Marking Up the Dialogs with $<$utterance$>$ Tags:
The Unit of Utterance in the Technical Sense

Syun TUTIYA

Department of Philosophy, Chiba University
1-33 Yayoi-cho, Inage-ku, Chiba, 263 Japan
tutiya@cogsci.l.chiba-u.ac.jp

In the process of developing corpora of spoken dialogs is always involved the task of tagging the text as a sequence of utterances. Interestingly enough, an utterance is not necessarily a sentence in the grammatical sense, nor a sentence an utterance. Besides, the sentences might not be completed for various obvious reasons. Responses from the interlocuter might not be verbal but could be kinetic. Most typically, one interlocuter's utterance might interrupt the other's utterance, giving the observer the impression that the utterances do not follow each other but overlap. All these casual observations lead us to a serious consideration of the notion of ``utterance'' and the way to tag utterances. We still need to compromise about the notion of ``utterance'' in the technical sense.
By definition, a dialog is a sequence of utterances.

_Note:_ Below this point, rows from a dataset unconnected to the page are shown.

Source: an optimization exercise on an open RTL-to-GDS flow (aim: small area). Production flows keep margins and buffers that such runs may drop.
The RTL was checked by simulation tests, not by an equivalence proof against the original design.
Power figures rest on the tool's default switching activity, not on a simulated workload.

## oak
==> flow/design.v (excerpt) <==
module mips16_core (
    input  logic        clk,
    input  logic        reset,
    input  logic [15:0] din,
    input  logic        wen,
    input  logic        pc_reset,
    input  logic        rd_en,
    output logic [15:0] dout
);
clock: 5.0 ns
lec_check: 0
cap_margin: 10
core_margin: 2
core_utilization: 50
cts_cluster_diameter: 100
cts_cluster_size: 30
gpl_timing_driven: 0
setup_slack_margin: 0.35
slew_margin: 10
synth_hierarchical: 1
synth_memory_max_bits: 8192
run.sh (not shown) runs the stock make flow with config.mk's settings and CLKGATE_MAP_FILE= SYNTH_SCRIPT=/design/flow/synth_recipe.tcl, a recipe that flattens the netlist after the stock synthesis.
oak | status: complete | timing, DRC, antenna: pass
What follows belongs to an exercise in optimizing a design on an open flow for small area, a short achievable clock period and few clock cycles per item; a production flow would make more cautious choices. Only simulation tests tie the RTL to the original design; equivalence was not proved. Power and IR drop assume default switching activity.

--- flow/design.v ---
package srt_pkg;
  localparam int unsigned WID = 64;
  localparam int unsigned ACC_W = 2 * WID;
  localparam int unsigned SHAMT_W = $clog2(ACC_W);
  localparam int unsigned STEP_BITS = 1;
  localparam int unsigned ITERS = WID / STEP_BITS;
  localparam int unsigned CNT_W = $clog2(ITERS);
  typedef enum logic [1:0] {
    IDLE = 2'd0,
    RUN  = 2'd1,
    DONE = 2'd2
  } state_t;
endpackage
import srt_pkg::*;
module mac_step
(
  input  logic [ACC_W-1:0]     acc,
  input  logic [WID-1:0]       a,
  input  logic [STEP_BITS-1:0] b_bits,
  input  logic [CNT_W-1:0]     cnt,
  output logic [ACC_W-1:0]     acc_next_c
);
  logic [WID+1:0]   pp_c;
  logic [SHAMT_W-1:0] shamt_c;
  always_comb begin
    pp_c = '0;
    if (b_bits[0]) pp_c = {2'b00, a};
    shamt_c    = SHAMT_W'(SHAMT_W'(cnt) << (STEP_BITS - 1));
    acc_next_c = acc + (ACC_W'(pp_c) << shamt_c);
  end
endmodule
import srt_pkg::*;
module shift_add_mac
(
  input  logic              clk,
  input  logic              rst,
  input  logic [WID-1:0]    multiplicand,
  input  logic [WID-1:0]    multiplier,
  input  logic [WID-1:0]    addend,
  input  logic              valid,
  output logic              busy,
  output logic              ready,
  output logic [ACC_W-1:0]  result,
  output logic              overflow
);
  srt_pkg::state_t    state;
  logic [CNT_W-1:0]   cnt;
  logic [WID-1:0]     a_q;
  logic [WID-1:0]     b_q;
  logic [ACC_W-1:0]   acc_q;
  logic [ACC_W-1:0]   acc_next_c;
  mac_step u_step (
    .acc        (acc_q),
    .a          (a_q),
    .b_bits     (b_q[STEP_BITS-1:0]),
    .cnt        (cnt),
    .acc_next_c (acc_next_c)
  );
  always_ff @(posedge clk) begin
    if (rst) begin
      state        <= IDLE;
      cnt          <= '0;
      a_q          <= '0;
      b_q          <= '0;
      acc_q        <= '0;
      busy     <= 1'b0;
      ready    <= 1'b0;
      result   <= '0;
      overflow <= 1'b0;
    end else begin
      ready <= 1'b0;
      case (state)
        IDLE: begin
          if (valid) begin
            a_q      <= multiplicand;
            b_q      <= multiplier;
            acc_q    <= {{WID{1'b0}}, addend};
            cnt      <= '0;
            busy <= 1'b1;
            state    <= RUN;
          end
        end
        RUN: begin
          acc_q <= acc_next_c;
          b_q   <= b_q >> STEP_BITS;
          cnt   <= cnt + 1'b1;
          if (cnt == CNT_W'(ITERS - 1)) begin
            result   <= acc_next_c;
            overflow <= |acc_next_c[ACC_W-1:WID];
            state        <= DONE;
          end
        end
        DONE: begin
          ready <= 1'b1;
          busy  <= 1'b0;
          state     <= IDLE;
        end
        default: state <= IDLE;
      endcase
    end
  end
endmodule
--- flow/run.sh ---
#!/bin/bash
# synth_recipe.tcl (not shown) runs the flow's synth.tcl, then flattens the netlist and writes it again
# the make line also repeats each setting of config.mk as NAME=value (left out here)
make -C /OpenROAD-flow-scripts/flow DESIGN_CONFIG=/design/flow/config.mk WORK_HOME=/design/flow/orfs CLKGATE_MAP_FILE= SYNTH_SCRIPT=/design/flow/synth_recipe.tcl finish
--- flow/config.mk ---
export PLATFORM = sky130hd
export DESIGN_NAME = shift_add_mac
export DESIGN_NICKNAME = shift_add_mac
export VERILOG_FILES = /design/flow/design.v
export SDC_FILE = /design/flow/constraint.sdc
export NUM_CORES = 4
export LEC_CHECK = 0
export CAP_MARGIN = 20
export CORE_MARGIN = 2
export CORE_UTILIZATION = 40
export SLEW_MARGIN = 20
--- flow/constraint.sdc ---
create_clock -name core_clock -period 8.0 [get_ports {clk}]
set_input_delay 1.6000 -clock core_clock [delete_from_list [all_inputs] [get_ports {clk}]]
set_output_delay 1.6000 -clock core_clock [all_outputs]
set_load 0.01 [all_outputs]
From an optimization exercise on the open Yosys and OpenROAD flow, aimed at small area, a short achievable clock period and few clock cycles; shortcuts taken in it are not production practice. In this exercise RTL edits were held to simulation tests only and were not proved equivalent to the original. Power and IR drop assume default switching activity.

[flow/constraint.sdc]
create_clock -name core_clock -period 11.0 [get_ports {clock}]
set_input_delay 2.2000 -clock core_clock [delete_from_list [all_inputs] [get_ports {clock}]]
set_output_delay 2.2000 -clock core_clock [all_outputs]
set_load 0.01 [all_outputs]
[flow/standard.sh]
#!/bin/bash
# synth_recipe.tcl (not shown) runs the flow's synth.tcl, then flattens the netlist and writes it again
# the make line also repeats each setting of config.mk as NAME=value (left out here)
make -C /OpenROAD-flow-scripts/flow DESIGN_CONFIG=/design/flow/config.mk WORK_HOME=/design/flow/orfs CLKGATE_MAP_FILE= SYNTH_SCRIPT=/design/flow/synth_recipe.tcl "${@:-finish}"
[flow/flow/run.sh]
#!/bin/bash
set -euo pipefail
bash standard.sh SETUP_SLACK_MARGIN=7 finish > standard_flow.log 2>&1
[flow/config.mk]
export PLATFORM = sky130hd
export DESIGN_NAME = rau_top
export DESIGN_NICKNAME = rau_top
export VERILOG_FILES = /design/flow/design.v
export SDC_FILE = /design/flow/constraint.sdc
export NUM_CORES = 4
export LEC_CHECK = 0
export CAP_MARGIN = 20
export CORE_MARGIN = 2
export CORE_UTILIZATION = 40
export SLEW_MARGIN = 20
[flow/design.v]
package rau_pkg;
   localparam logic [1:0] CMD_ADD = 2'd0;
   localparam logic [1:0] CMD_SUB = 2'd1;
   localparam logic [1:0] CMD_MUL = 2'd2;
   localparam logic [1:0] CMD_DIV = 2'd3;
   localparam logic [1:0] STAT_OK       = 2'd0;
   localparam logic [1:0] STAT_DIV_ZERO = 2'd1;
   localparam logic [1:0] STAT_OVERFLOW = 2'd2;
   localparam logic [1:0] MSTEP_N0  = 2'd0;
   localparam logic [1:0] MSTEP_N1  = 2'd1;
   localparam logic [1:0] MSTEP_DEN = 2'd2;
   typedef struct packed {
      logic [1:0]         cmd;
      logic signed [31:0] a_num;
      logic signed [31:0] a_den;
      logic signed [31:0] b_num;
      logic signed [31:0] b_den;
   } req_type;
   typedef struct packed {
      logic signed [31:0] res_num;
      logic signed [31:0] res_den;
      logic [1:0]         status;
   } rsp_type;
   typedef struct packed {
      logic       load;
      logic       mul_en;
      logic [1:0] mul_step;
      logic       combine;
      logic       gcd_init;
      logic       gcd_step;
      logic       g_load;
      logic       div_init;
      logic       div_step;
      logic       div_den;
      logic       emit;
   } ctrl_cmd_type;
   typedef struct packed {
      logic den_zero;
      logic gcd_done;
      logic div_last;
   } ctrl_stat_type;
endpackage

In terms of SGML, the mark-up language we have decided to adopt as the basis of our tags of the transcription of dialogs, the content model of the element $<$text type=dialog$>$ is one or more of the ordered sequence of the elements $<$u$>$. Technically put, the problem is where to put the start tag $<$u$>$ and the end tag $<$/u$>$ for each utterance. Take for example the difficult case of semi-interruption. In the dialogs in Japanese, speakers, more often than observed in the dialogs in English, tend to utter interjective phrases or non- lexical human voices as signs of assent. Assuming we are equipped with an SGML mechanism of handling overlapping phenomena as in the line of TEI, we still have problems deciding on the status of such assenting sounds and the continuity of the utterance to which such assents are addressed.
The literature from the preceding attempts to mark up dialogs mainly in English show two distinctive policies in handling the unity of the utterance. In the tradition of conversation analysis and discourse understanding, where the notion of ``turn taking'' plays an important role, the utterance is more or less synonymous with the turn in their sense. An utterance would continue as long as the other interlocuter take up the right of utterance. In their analysis, the kinds of ascending voices would not mark the end of the interlocuter's utterance. On the other hand, in the tradition of cognitive science and discourse analysis, it is more customary to ``chop'' the dialogs in smaller pieces, searching for a unit which is just a little longer than a linguistic phrase.
We have experimentally tagged sample dialogs from the recording of map task dialogs in Japanese according to the two different policies and collected statistical data. After analysis, we are inclined to decide that the dialog transcriptions tagged with the notion of utterance in the second tradition would provide more reliable basis for further research in both speech recognition/generation and discourse understanding.